Tax fraud is another threat, so impacted students should be on the lookout for tax scams during the upcoming tax season.
Fraudsters might target affected students with scholarship scams and phishing campaigns, using their personal information to craft targeted messages.
The Institute of International Education is a US 501(c)(3) nonprofit organization with 18 offices in more than a dozen countries. It governs more than 200 programs serving 29,000 people from nearly every country in the world. That includes more than 5,700 international students placed at US universities. Some of the programs it administers and funds include partners such as the Fulbright Student Program, TechWomen, Carnegie Fellows, the US Department of Defense, Cargill Global Scholars Program, and USAID. Most of its funding comes from US government agencies.
The IIE has a broad purview but much of its efforts go toward managing international student exchange programs and various types of financial assistance including scholarships, fellowships, and grants for international students. Students can apply for programs and financial assistance through the IIE.org website.
How and why we discovered this exposure
Our goal is to help to protect data on the Internet by identifying data leaks and following responsible disclosure policies. Our mission is to make the cyber world safer by educating businesses and communities worldwide.
Our extensive cybersecurity knowledge lends itself well to searching for and analyzing data leaks.
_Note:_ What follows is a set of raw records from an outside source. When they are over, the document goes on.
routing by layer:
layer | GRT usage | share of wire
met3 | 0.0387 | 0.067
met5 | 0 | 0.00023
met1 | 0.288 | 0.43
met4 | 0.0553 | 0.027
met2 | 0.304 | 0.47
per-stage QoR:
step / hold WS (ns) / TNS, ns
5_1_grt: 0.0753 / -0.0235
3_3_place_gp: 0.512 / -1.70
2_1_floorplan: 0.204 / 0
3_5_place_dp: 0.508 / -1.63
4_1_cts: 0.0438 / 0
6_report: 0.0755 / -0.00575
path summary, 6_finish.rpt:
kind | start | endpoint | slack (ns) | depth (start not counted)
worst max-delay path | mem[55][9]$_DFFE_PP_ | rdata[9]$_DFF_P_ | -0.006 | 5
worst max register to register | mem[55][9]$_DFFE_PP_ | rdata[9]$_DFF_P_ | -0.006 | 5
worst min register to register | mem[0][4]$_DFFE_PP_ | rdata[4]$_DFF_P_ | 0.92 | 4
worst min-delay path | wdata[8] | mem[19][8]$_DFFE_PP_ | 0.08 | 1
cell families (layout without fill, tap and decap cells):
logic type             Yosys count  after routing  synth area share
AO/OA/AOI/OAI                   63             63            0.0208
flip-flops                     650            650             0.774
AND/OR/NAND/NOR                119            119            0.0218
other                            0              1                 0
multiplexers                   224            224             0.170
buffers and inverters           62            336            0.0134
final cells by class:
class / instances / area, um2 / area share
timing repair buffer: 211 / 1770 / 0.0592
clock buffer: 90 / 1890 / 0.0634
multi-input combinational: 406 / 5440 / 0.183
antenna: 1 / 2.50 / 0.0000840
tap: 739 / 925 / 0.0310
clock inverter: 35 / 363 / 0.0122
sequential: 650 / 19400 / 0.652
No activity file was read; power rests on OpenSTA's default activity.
Our due diligence demands that we make every attempt to identify who is responsible and notify them as quickly as possible.
Our hope is to minimize harm to end users whose data was exposed. We take steps to find out what each database contained, for how long it was exposed, and what threats to end users might arise as a result. Our findings are compiled into reports like this one to raise awareness and curb misuse of personal data by malicious parties.